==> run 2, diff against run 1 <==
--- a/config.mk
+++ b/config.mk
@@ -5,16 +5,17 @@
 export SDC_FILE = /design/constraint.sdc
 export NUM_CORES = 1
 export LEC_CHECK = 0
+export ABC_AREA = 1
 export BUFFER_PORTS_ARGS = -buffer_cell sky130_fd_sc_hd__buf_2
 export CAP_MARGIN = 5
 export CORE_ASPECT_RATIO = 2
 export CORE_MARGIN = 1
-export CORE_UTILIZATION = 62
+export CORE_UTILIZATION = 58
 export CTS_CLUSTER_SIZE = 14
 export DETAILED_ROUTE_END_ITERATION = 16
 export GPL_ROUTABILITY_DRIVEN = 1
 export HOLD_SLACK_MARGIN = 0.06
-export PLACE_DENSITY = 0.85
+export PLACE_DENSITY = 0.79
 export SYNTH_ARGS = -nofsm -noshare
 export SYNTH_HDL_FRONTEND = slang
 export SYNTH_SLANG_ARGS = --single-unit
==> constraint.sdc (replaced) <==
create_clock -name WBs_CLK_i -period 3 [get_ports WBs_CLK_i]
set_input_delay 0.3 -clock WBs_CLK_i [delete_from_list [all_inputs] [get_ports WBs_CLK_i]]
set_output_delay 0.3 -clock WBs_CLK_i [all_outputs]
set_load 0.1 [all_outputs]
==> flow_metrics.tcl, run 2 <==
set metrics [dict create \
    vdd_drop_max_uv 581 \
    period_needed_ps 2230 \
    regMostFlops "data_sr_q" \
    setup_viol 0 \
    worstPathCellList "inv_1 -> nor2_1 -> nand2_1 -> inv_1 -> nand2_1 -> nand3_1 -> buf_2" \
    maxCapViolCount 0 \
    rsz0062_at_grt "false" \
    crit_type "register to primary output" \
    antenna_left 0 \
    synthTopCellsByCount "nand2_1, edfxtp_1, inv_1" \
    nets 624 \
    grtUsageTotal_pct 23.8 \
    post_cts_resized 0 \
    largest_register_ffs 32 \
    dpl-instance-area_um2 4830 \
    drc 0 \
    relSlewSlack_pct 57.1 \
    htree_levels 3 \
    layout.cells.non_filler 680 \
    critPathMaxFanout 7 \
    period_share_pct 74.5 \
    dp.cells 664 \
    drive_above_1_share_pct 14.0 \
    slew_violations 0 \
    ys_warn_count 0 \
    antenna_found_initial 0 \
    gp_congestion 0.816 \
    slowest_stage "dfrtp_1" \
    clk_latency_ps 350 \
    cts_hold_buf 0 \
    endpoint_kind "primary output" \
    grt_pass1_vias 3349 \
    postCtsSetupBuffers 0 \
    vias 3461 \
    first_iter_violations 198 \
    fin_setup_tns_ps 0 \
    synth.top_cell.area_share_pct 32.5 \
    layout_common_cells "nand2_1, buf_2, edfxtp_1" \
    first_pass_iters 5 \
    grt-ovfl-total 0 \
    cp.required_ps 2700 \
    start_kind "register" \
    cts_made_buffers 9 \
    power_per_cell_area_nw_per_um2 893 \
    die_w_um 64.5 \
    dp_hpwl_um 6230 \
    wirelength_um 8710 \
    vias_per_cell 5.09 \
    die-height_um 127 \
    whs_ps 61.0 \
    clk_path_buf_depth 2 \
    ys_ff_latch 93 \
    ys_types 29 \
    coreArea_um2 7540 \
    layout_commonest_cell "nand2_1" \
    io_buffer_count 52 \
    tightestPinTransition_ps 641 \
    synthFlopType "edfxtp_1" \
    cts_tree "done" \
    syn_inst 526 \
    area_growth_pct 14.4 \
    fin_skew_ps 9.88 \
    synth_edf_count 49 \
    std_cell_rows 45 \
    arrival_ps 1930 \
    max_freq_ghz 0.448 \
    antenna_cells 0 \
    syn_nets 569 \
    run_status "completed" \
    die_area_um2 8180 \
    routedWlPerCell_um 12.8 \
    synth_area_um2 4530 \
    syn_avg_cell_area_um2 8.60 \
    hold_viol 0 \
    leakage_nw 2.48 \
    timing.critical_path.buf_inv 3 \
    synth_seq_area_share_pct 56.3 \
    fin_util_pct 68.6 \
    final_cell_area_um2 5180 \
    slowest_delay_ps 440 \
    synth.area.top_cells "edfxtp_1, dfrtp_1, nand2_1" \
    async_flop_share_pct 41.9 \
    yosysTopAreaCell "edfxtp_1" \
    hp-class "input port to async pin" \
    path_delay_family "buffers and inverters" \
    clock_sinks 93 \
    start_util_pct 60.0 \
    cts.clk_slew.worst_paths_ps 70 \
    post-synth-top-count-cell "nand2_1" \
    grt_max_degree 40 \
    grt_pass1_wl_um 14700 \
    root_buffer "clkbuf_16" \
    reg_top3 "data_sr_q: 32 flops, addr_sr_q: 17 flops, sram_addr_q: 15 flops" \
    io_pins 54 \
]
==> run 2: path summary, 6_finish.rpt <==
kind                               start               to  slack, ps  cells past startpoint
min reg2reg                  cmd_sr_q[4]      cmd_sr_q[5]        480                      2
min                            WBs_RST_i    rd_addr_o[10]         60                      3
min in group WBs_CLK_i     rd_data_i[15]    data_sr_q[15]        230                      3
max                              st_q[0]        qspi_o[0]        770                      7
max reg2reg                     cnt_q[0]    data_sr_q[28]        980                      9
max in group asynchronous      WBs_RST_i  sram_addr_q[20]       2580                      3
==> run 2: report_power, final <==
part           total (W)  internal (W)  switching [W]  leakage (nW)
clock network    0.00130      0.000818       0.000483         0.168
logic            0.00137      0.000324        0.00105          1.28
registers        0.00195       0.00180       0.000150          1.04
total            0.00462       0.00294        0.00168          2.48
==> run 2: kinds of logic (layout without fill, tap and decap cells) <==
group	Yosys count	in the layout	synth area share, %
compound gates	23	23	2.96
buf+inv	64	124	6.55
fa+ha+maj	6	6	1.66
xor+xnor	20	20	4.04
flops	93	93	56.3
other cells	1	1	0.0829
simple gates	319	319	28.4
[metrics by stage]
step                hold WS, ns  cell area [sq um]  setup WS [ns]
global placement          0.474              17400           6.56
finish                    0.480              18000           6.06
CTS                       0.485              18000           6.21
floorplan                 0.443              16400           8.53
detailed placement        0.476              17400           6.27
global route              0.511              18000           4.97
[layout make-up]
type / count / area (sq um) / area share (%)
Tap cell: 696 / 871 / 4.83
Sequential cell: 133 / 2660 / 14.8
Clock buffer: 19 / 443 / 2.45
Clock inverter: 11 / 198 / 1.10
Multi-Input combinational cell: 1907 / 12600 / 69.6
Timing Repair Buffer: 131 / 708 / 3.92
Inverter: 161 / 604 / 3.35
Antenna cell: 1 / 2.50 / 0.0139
$ cat src/hdl/mrd_defs.svh
`ifndef MRD_DEFS_SVH
`define MRD_DEFS_SVH

// --------------------
// sample memory geometry
// --------------------

// banks, one per residue mod 7
`define MRD_NBANK 7
// words per bank
`define MRD_DEPTH 64
// bank word address
`define MRD_WADDR 6
// point address, N up to 448
`define MRD_WPT 9

// --------------------
// datapath
// --------------------

// real or imag part width
`define MRD_WD 18
// butterfly lanes, radix up to 5
`define MRD_NLANE 5

`endif

$ cat src/hdl/mrd_pkg.sv
`include "mrd_defs.svh"

package mrd_pkg;

	// --------------------
	// sample and lane types
	// --------------------

	// one complex sample, 36 bits
	typedef struct packed {
		logic signed [`MRD_WD-1:0] re;
		logic signed [`MRD_WD-1:0] im;
	} cplx_t;

	// bank request of one lane
	// bank 7 means lane unused
	typedef struct packed {
		logic [2:0]            bank;
		logic [`MRD_WADDR-1:0] word;
	} bank_req_t;

	typedef bank_req_t [`MRD_NLANE-1:0] lane_reqs_t;

	// read stream towards the butterflies
	typedef struct packed {
		logic                         valid;
		logic [`MRD_NLANE-1:0]        mask;
		logic [2:0]                   factor;
		cplx_t [`MRD_NLANE-1:0]       lanes;
	} rd_stream_t;

	// --------------------
	// register map
	// --------------------

	localparam logic [3:0] REG_CTRL = 4'h0;
	localparam logic [3:0] REG_GEOM = 4'h4;
	localparam logic [3:0] REG_STAT = 4'h8;

	// control word, bit 0 start, bit 1 clear done
	typedef struct packed {
		logic [29:0] rsvd;
		logic        clr_done;
		logic        start;
	} ctrl_fields_t;

	// geometry word, factor in [2:0], N in [11:3]
	typedef struct packed {
		logic [19:0]         rsvd;
		logic [`MRD_WPT-1:0] npts;
		logic [2:0]          factor;
	} geom_fields_t;

	// same write word, decoded per address
	typedef union packed {
		logic [31:0]  word;
		ctrl_fields_t ctrl_f;
		geom_fields_t geom_f;
	} cfg_word_u;

endpackage

$ cat src/hdl/mrd_rd_ctrl.sv
`timescale 1ns/1ps
`include "mrd_defs.svh"

module mrd_rd_ctrl
(
	input  logic                                 clk,
	input  logic                                 rst_n,
	input  logic                                 start,
	input  logic [2:0]                           factor,
	input  logic [`MRD_WPT-1:0]                  npts,
	output logic                                 issue,
	output logic [`MRD_WPT-1:0]                  group,
	output logic [`MRD_WPT-1:0]                  count,
	input  logic                                 addr_valid,
	input  logic [`MRD_NLANE-1:0]                lane_mask,
	input  mrd_pkg::cplx_t [`MRD_NLANE-1:0]      lanes,
	output mrd_pkg::rd_stream_t                  stream,
	output logic                                 rd_end,
	output logic                                 busy
);

typedef enum logic [1:0] {ST_IDLE, ST_READ, ST_DRAIN} state_t;

state_t state;
logic div_run;
logic [`MRD_WPT-1:0] rem;
// stage 1 is addr_valid itself, these are stages 2 and 3
logic [1:0] v_q;
logic [1:0][`MRD_NLANE-1:0] mask_q;

assign busy  = (state != ST_IDLE);
assign issue = (state == ST_READ) && !div_run;

// --------------------
// fsm and group counter
// --------------------
always_ff @(posedge clk)
begin
	if (!rst_n)
	begin
		state   <= ST_IDLE;
		div_run <= 1'b0;
		group   <= '0;
		count   <= '0;
		v_q     <= '0;
		mask_q  <= '0;
		rd_end  <= 1'b0;
	end
	else
	begin
		v_q    <= {v_q[0], addr_valid};
		mask_q <= {mask_q[0], lane_mask};
		// last valid leaves the stream
		rd_end <= v_q[1] && !v_q[0];
		case (state)
			ST_IDLE:
				if (start)
				begin
					rem     <= npts;
					count   <= '0;
					div_run <= 1'b1;
					state   <= ST_READ;
				end
			ST_READ:
				if (div_run)
				begin
					// count = npts / factor, one subtraction per cycle
					if (factor != 3'd0 && rem >= `MRD_WPT'(factor))
					begin
						rem   <= rem - `MRD_WPT'(factor);
						count <= count + 1'b1;
					end
					else
					begin
						div_run <= 1'b0;
						group   <= '0;
						if (count == '0)
							state <= ST_IDLE;
					end
				end
				else
				begin
					group <= group + 1'b1;
					if (group == count - 1'b1)
						state <= ST_DRAIN;
				end
			ST_DRAIN:
				if (rd_end)
					state <= ST_IDLE;
			default:
				state <= ST_IDLE;
		endcase
	end
end

// output word, data straight from the banks
always_comb
begin
	stream.valid  = v_q[1];
	stream.mask   = mask_q[1];
	stream.factor = factor;
	stream.lanes  = lanes;
end

// issue never runs past the last group, and 3 cycles to the stream
a_issue_path: assert property (@(posedge clk) disable iff (!rst_n)
	issue |-> (group < count) ##1 addr_valid ##2 stream.valid);

endmodule
--- src/rtl/fpu_config.svh ---
// --------------------------------------------------
// Sizing constants for the FP16 coprocessor
// Included by the package, the RTL and the testbench
// --------------------------------------------------
`ifndef FPU_CONFIG_SVH
`define FPU_CONFIG_SVH

// Command FIFO entries, also the host's initial command credits
`define FPU_CMD_DEPTH 4
// Response FIFO entries, also the FSM's initial response credits
`define FPU_RSP_DEPTH 4
// One quotient bit per execute cycle
`define FPU_DIV_CYCLES 12
`define FPU_TAG_W 4

`endif

--- src/rtl/fpu_pkg.sv ---
// --------------------------------------------------
// Shared types for the FP16 coprocessor
// Imported by the RTL modules and the testbench
// --------------------------------------------------
`include "fpu_config.svh"

package fpu_pkg;

    typedef enum logic [1:0] {
        FADD = 2'd0,
        FSUB = 2'd1,
        FMUL = 2'd2,
        FDIV = 2'd3
    } fpu_op_t;

    // Half precision, bias 15
    typedef struct packed {
        logic       sign;
        logic [4:0] exp;
        logic [9:0] frac;
    } fpu_half_t;

    typedef struct packed {
        fpu_op_t                 op;
        fpu_half_t               a;
        fpu_half_t               b;
        logic [`FPU_TAG_W-1:0]   tag;
    } fpu_cmd_t;

    typedef struct packed {
        logic invalid;
        logic div_zero;
        logic overflow;
    } fpu_flags_t;

    typedef struct packed {
        logic [`FPU_TAG_W-1:0]   tag;
        fpu_half_t               result;
        fpu_flags_t              flags;
    } fpu_rsp_t;

    // At most one enable high per cycle
    typedef struct packed {
        logic decode;
        logic unpack;
        logic execute;
        logic normalize;
        logic round;
        logic pack;
    } fpu_stage_en_t;

endpackage

--- src/rtl/fpu_credit_fifo.sv ---
`timescale 1ns/1ps
// --------------------------------------------------
// Circular FIFO with credit flow control on both sides
// Forwards one entry per downstream credit as a pulse
// --------------------------------------------------
module fpu_credit_fifo #(
    parameter type ENTRY_T      = logic [7:0],
    parameter int  DEPTH        = 4,
    parameter int  INIT_CREDITS = 0
) (
    input  logic   clk,
    input  logic   rst_n,
    input  logic   in_valid,
    input  ENTRY_T in_data,
    input  logic   credit_in,
    output logic   out_valid,
    output ENTRY_T out_data,
    output logic   credit_out
);

    localparam int PTR_W = (DEPTH > 1) ? $clog2(DEPTH) : 1;
    localparam int CNT_W = $clog2(DEPTH + 1);

    ENTRY_T           mem [DEPTH];
    logic [PTR_W-1:0] wr_ptr;
    logic [PTR_W-1:0] rd_ptr;
    logic [CNT_W-1:0] count;
    logic [CNT_W-1:0] credits;
    logic             fwd;

    function automatic logic [PTR_W-1:0] next_ptr(input logic [PTR_W-1:0] p);
        if (p == PTR_W'(DEPTH - 1)) begin
            return '0;
        end
        return p + 1'b1;
    endfunction

    // Forward only with data and a downstream credit
    assign fwd = (count != '0) && (credits != '0);

    always_ff @(posedge clk) begin
        if (in_valid) begin
            mem[wr_ptr] <= in_data;
        end
        if (fwd) begin
            out_data <= mem[rd_ptr];
        end
    end

    always_ff @(posedge clk or negedge rst_n) begin
        if (!rst_n) begin
            wr_ptr     <= '0;
            rd_ptr     <= '0;
            count      <= '0;
            credits    <= CNT_W'(INIT_CREDITS);
            out_valid  <= 1'b0;
            credit_out <= 1'b0;
        end else begin
            out_valid  <= fwd;
            credit_out <= fwd;
            if (in_valid) begin
                wr_ptr <= next_ptr(wr_ptr);
            end
            if (fwd) begin
                rd_ptr <= next_ptr(rd_ptr);
            end
            count   <= count + CNT_W'(in_valid) - CNT_W'(fwd);
            credits <= credits + CNT_W'(credit_in) - CNT_W'(fwd);
        end
    end

    // Upstream must respect the credits it was given
    a_no_push_full: assert property (@(posedge clk) disable iff (!rst_n)
        in_valid |-> (count < CNT_W'(DEPTH)));

    a_credit_bound: assert property (@(posedge clk) disable iff (!rst_n)
        credits <= CNT_W'(DEPTH));

endmodule

--- src/rtl/fpu_ctrl_fsm.sv ---
`timescale 1ns/1ps
// --------------------------------------------------
// Sequencing FSM, one command at a time
// Issues stage enables and handles both credit loops
// --------------------------------------------------
`include "fpu_config.svh"

module fpu_ctrl_fsm
    import fpu_pkg::*;
(
    input  logic          clk,
    input  logic          rst_n,
    input  logic          cmd_valid,
    input  fpu_op_t       cmd_op,
    input  logic          rsp_credit,
    input  logic          exc_any,
    output fpu_stage_en_t stage_en,
    output logic          div_step,
    output logic          cmd_credit,
    output logic          rsp_push,
    output logic          busy
);

    localparam int DIV_CNT_W = $clog2(`FPU_DIV_CYCLES);
    localparam int RSP_CNT_W = $clog2(`FPU_RSP_DEPTH + 1);

    typedef enum logic [3:0] {
        S_IDLE,
        S_DECODE,
        S_UNPACK,
        S_EXECUTE,
        S_NORMALIZE,
        S_ROUND,
        S_PACK,
        S_COMPLETE,
        S_EXCEPTION
    } state_t;

    state_t               state;
    state_t               state_nxt;
    fpu_op_t              op_q;
    logic [DIV_CNT_W-1:0] div_cnt;
    logic [RSP_CNT_W-1:0] rsp_cnt;
    logic                 cmd_granted;
    logic                 grant;
    logic                 exec_done;

    assign exec_done = (op_q != FDIV) || (div_cnt == DIV_CNT_W'(`FPU_DIV_CYCLES - 1));

    // Hold back the next command until a response slot is reserved
    assign grant = (state == S_IDLE) && !cmd_granted && !rsp_push && (rsp_cnt != '0);

    always_comb begin
        state_nxt = state;
        case (state)
            S_IDLE:      if (cmd_valid) state_nxt = S_DECODE;
            S_DECODE:    state_nxt = S_UNPACK;
            S_UNPACK:    state_nxt = exc_any ? S_EXCEPTION : S_EXECUTE;
            S_EXECUTE:   if (exec_done) state_nxt = S_NORMALIZE;
            S_NORMALIZE: state_nxt = S_ROUND;
            S_ROUND:     state_nxt = exc_any ? S_EXCEPTION : S_PACK;
            S_PACK:      state_nxt = S_COMPLETE;
            default:     state_nxt = S_IDLE;
        endcase
    end

    always_comb begin
        stage_en           = '0;
        stage_en.decode    = (state == S_DECODE);
        stage_en.unpack    = (state == S_UNPACK);
        stage_en.execute   = (state == S_EXECUTE);
        stage_en.normalize = (state == S_NORMALIZE);
        stage_en.round     = (state == S_ROUND);
        stage_en.pack      = (state == S_PACK);
    end

    assign div_step = (state == S_EXECUTE) && (op_q == FDIV);
    assign busy     = (state != S_IDLE);

    always_ff @(posedge clk or negedge rst_n) begin
        if (!rst_n) begin
            state       <= S_IDLE;
            op_q        <= FADD;
            div_cnt     <= '0;
            rsp_cnt     <= RSP_CNT_W'(`FPU_RSP_DEPTH);
            cmd_granted <= 1'b0;
            cmd_credit  <= 1'b0;
            rsp_push    <= 1'b0;
        end else begin
            state <= state_nxt;
            if ((state == S_IDLE) && cmd_valid) begin
                op_q <= cmd_op;
            end
            if ((state == S_EXECUTE) && !exec_done) begin
                div_cnt <= div_cnt + 1'b1;
            end else begin
                div_cnt <= '0;
            end
            rsp_push   <= (state == S_COMPLETE) || (state == S_EXCEPTION);
            rsp_cnt    <= rsp_cnt + RSP_CNT_W'(rsp_credit) - RSP_CNT_W'(rsp_push);
            cmd_credit <= grant;
            if (grant) begin
                cmd_granted <= 1'b1;
            end else if (cmd_valid) begin
                cmd_granted <= 1'b0;
            end
        end
    end

    // No new command while a stage is active
    a_stage_onehot: assert property (@(posedge clk) disable iff (!rst_n)
        $onehot0({stage_en, cmd_valid}));

    // Credit was checked when the command was admitted
    a_push_credit: assert property (@(posedge clk) disable iff (!rst_n)
        rsp_push |-> (rsp_cnt != '0));

endmodule

--- src/rtl/fpu_datapath.sv ---
`timescale 1ns/1ps
// --------------------------------------------------
// FP16 stage registers and arithmetic, truncating
// Each stage register loads on its FSM enable
// --------------------------------------------------
module fpu_datapath
    import fpu_pkg::*;
(
    input  logic          clk,
    input  logic          rst_n,
    input  fpu_cmd_t      cmd,
    input  fpu_stage_en_t stage_en,
    input  logic          div_step,
    output fpu_flags_t    exc,
    output logic          exc_any,
    output fpu_rsp_t      rsp
);

    fpu_cmd_t          cmd_q;
    logic              sign_a;
    logic              sign_b;
    logic [4:0]        exp_a;
    logic [4:0]        exp_b;
    logic [10:0]       man_a;
    logic [10:0]       man_b;
    logic              res_sign;
    logic signed [7:0] res_exp;
    logic [23:0]       res_man;
    logic [11:0]       div_rem;
    logic [11:0]       div_q;
    logic              n_sign;
    logic signed [7:0] n_exp;
    logic [9:0]        n_frac;
    logic              n_zero;
    fpu_half_t         rnd_q;
    fpu_half_t         result_q;
    fpu_flags_t        flags_q;

    logic              a_big;
    logic [10:0]       big_m;
    logic [10:0]       small_al;
    logic [4:0]        big_e;
    logic              big_s;
    logic [11:0]       sum;
    logic [21:0]       prod;
    logic [11:0]       div_diff;
    logic              div_ge;
    logic [23:0]       pre_man;
    logic [23:0]       norm_man;
    logic [4:0]        lead;

    // Alignment by magnitude, shifted-out bits are dropped
    always_comb begin
        a_big    = {exp_a, man_a} >= {exp_b, man_b};
        big_m    = a_big ? man_a : man_b;
        big_e    = a_big ? exp_a : exp_b;
        big_s    = a_big ? sign_a : sign_b;
        small_al = (a_big ? man_b : man_a) >> (big_e - (a_big ? exp_b : exp_a));
        if (sign_a == sign_b) begin
            sum = {1'b0, big_m} + {1'b0, small_al};
        end else begin
            sum = {1'b0, big_m} - {1'b0, small_al};
        end
    end

    assign prod     = man_a * man_b;
    assign div_diff = div_rem - {1'b0, man_b};
    assign div_ge   = div_rem >= {1'b0, man_b};

    // Unit weight sits at bit 22 for every operation
    assign pre_man = (cmd_q.op == FDIV) ? {1'b0, div_q, 11'd0} : res_man;

    always_comb begin
        lead = 5'd0;
        for (int i = 0; i < 24; i++) begin
            if (pre_man[i]) lead = 5'(i);
        end
        if (lead == 5'd23) begin
            norm_man = pre_man >> 1;
        end else begin
            norm_man = pre_man << (5'd22 - lead);
        end
    end

    always_comb begin
        exc = '0;
        if (stage_en.unpack) begin
            exc.invalid  = (cmd_q.a.exp == 5'h1f) || (cmd_q.b.exp == 5'h1f);
            exc.div_zero = (cmd_q.op == FDIV) && (cmd_q.b.exp == 5'd0);
        end
        if (stage_en.round) begin
            exc.overflow = !n_zero && (n_exp >= 8'sd31);
        end
    end

    assign exc_any = |exc;

    always_ff @(posedge clk) begin
        if (stage_en.decode) begin
            cmd_q <= cmd;
        end
        // Subnormals flush to signed zero
        if (stage_en.unpack) begin
            sign_a  <= cmd_q.a.sign;
            sign_b  <= cmd_q.b.sign ^ (cmd_q.op == FSUB);
            exp_a   <= cmd_q.a.exp;
            exp_b   <= cmd_q.b.exp;
            man_a   <= (cmd_q.a.exp == 5'd0) ? 11'd0 : {1'b1, cmd_q.a.frac};
            man_b   <= (cmd_q.b.exp == 5'd0) ? 11'd0 : {1'b1, cmd_q.b.frac};
            div_rem <= (cmd_q.a.exp == 5'd0) ? 12'd0 : {2'b01, cmd_q.a.frac};
            div_q   <= '0;
        end
        if (stage_en.execute) begin
            case (cmd_q.op)
                FADD, FSUB: begin
                    res_sign <= (sum == 12'd0) ? 1'b0 : big_s;
                    res_exp  <= $signed({3'b000, big_e});
                    res_man  <= {sum, 12'd0};
                end
                FMUL: begin
                    res_sign <= sign_a ^ sign_b;
                    res_exp  <= $signed({3'b000, exp_a}) + $signed({3'b000, exp_b}) - 8'sd15;
                    res_man  <= {prod, 2'b00};
                end
                default: begin
                    res_sign <= sign_a ^ sign_b;
                    res_exp  <= $signed({3'b000, exp_a}) - $signed({3'b000, exp_b}) + 8'sd15;
                    // Restoring step, integer bit first
                    if (div_step) begin
                        div_q   <= {div_q[10:0], div_ge};
                        div_rem <= (div_ge ? div_diff : div_rem) << 1;
                    end
                end
            endcase
        end
        if (stage_en.normalize) begin
            n_sign <= res_sign;
            n_exp  <= res_exp + $signed({3'b000, lead}) - 8'sd22;
            n_frac <= norm_man[21:12];
            n_zero <= (pre_man == 24'd0);
        end
        // Truncation, underflow goes to signed zero
        if (stage_en.round) begin
            rnd_q.sign <= n_sign;
            if (n_zero || (n_exp <= 8'sd0)) begin
                rnd_q.exp  <= 5'd0;
                rnd_q.frac <= 10'd0;
            end else begin
                rnd_q.exp  <= n_exp[4:0];
                rnd_q.frac <= n_frac;
            end
        end
        if (stage_en.pack) begin
            result_q <= rnd_q;
        end
    end

    always_ff @(posedge clk or negedge rst_n) begin
        if (!rst_n) begin
            flags_q <= '0;
        end else if (stage_en.decode) begin
            flags_q <= '0;
        end else begin
            flags_q <= flags_q | exc;
        end
    end

    assign rsp.tag    = cmd_q.tag;
    assign rsp.flags  = flags_q;
    assign rsp.result = (flags_q != '0) ? '0 : result_q;

endmodule
`config.mk`:
```
export PLATFORM = sky130hd
export DESIGN_NAME = div_unit
export DESIGN_NICKNAME = d
export VERILOG_FILES = /design/src/verilog/div_pkg.sv /design/src/verilog/div_decode.sv /design/src/verilog/div_execute.sv /design/src/verilog/div_result.sv /design/src/verilog/div_unit.sv
export SDC_FILE = /design/constraint.sdc
export NUM_CORES = 1
export LEC_CHECK = 0
export BUFFER_PORTS_ARGS = -buffer_cell sky130_fd_sc_hd__buf_2
export CAP_MARGIN = 20
export CORE_ASPECT_RATIO = 1.25
export CORE_MARGIN = 1.5
export CORE_UTILIZATION = 45
export DETAILED_ROUTE_END_ITERATION = 12
export PLACE_DENSITY = 0.66
export SLEW_MARGIN = 20
export SYNTH_ARGS = -nofsm -noshare
export SYNTH_HDL_FRONTEND = slang
export SYNTH_SLANG_ARGS = --single-unit
export TNS_END_PERCENT = 10
```
`constraint.sdc`:
```
create_clock -name clk -period 4.1 [get_ports clk]
set_input_delay 0.41 -clock clk [delete_from_list [all_inputs] [get_ports clk]]
set_output_delay 0.41 -clock clk [all_outputs]
set_load 0.01 [all_outputs]
```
_ _ _ _
REQUIREMENT: Each line between the start of the listing above and the line containing "PLACE_DENSITY = 0.79", with both ends counted, is to be set down unchanged.

EXERCISE OUTPUT:
==> run 2, diff against run 1 <==
--- a/config.mk
+++ b/config.mk
@@ -5,16 +5,17 @@
 export SDC_FILE = /design/constraint.sdc
 export NUM_CORES = 1
 export LEC_CHECK = 0
+export ABC_AREA = 1
 export BUFFER_PORTS_ARGS = -buffer_cell sky130_fd_sc_hd__buf_2
 export CAP_MARGIN = 5
 export CORE_ASPECT_RATIO = 2
 export CORE_MARGIN = 1
-export CORE_UTILIZATION = 62
+export CORE_UTILIZATION = 58
 export CTS_CLUSTER_SIZE = 14
 export DETAILED_ROUTE_END_ITERATION = 16
 export GPL_ROUTABILITY_DRIVEN = 1
 export HOLD_SLACK_MARGIN = 0.06
-export PLACE_DENSITY = 0.85
+export PLACE_DENSITY = 0.79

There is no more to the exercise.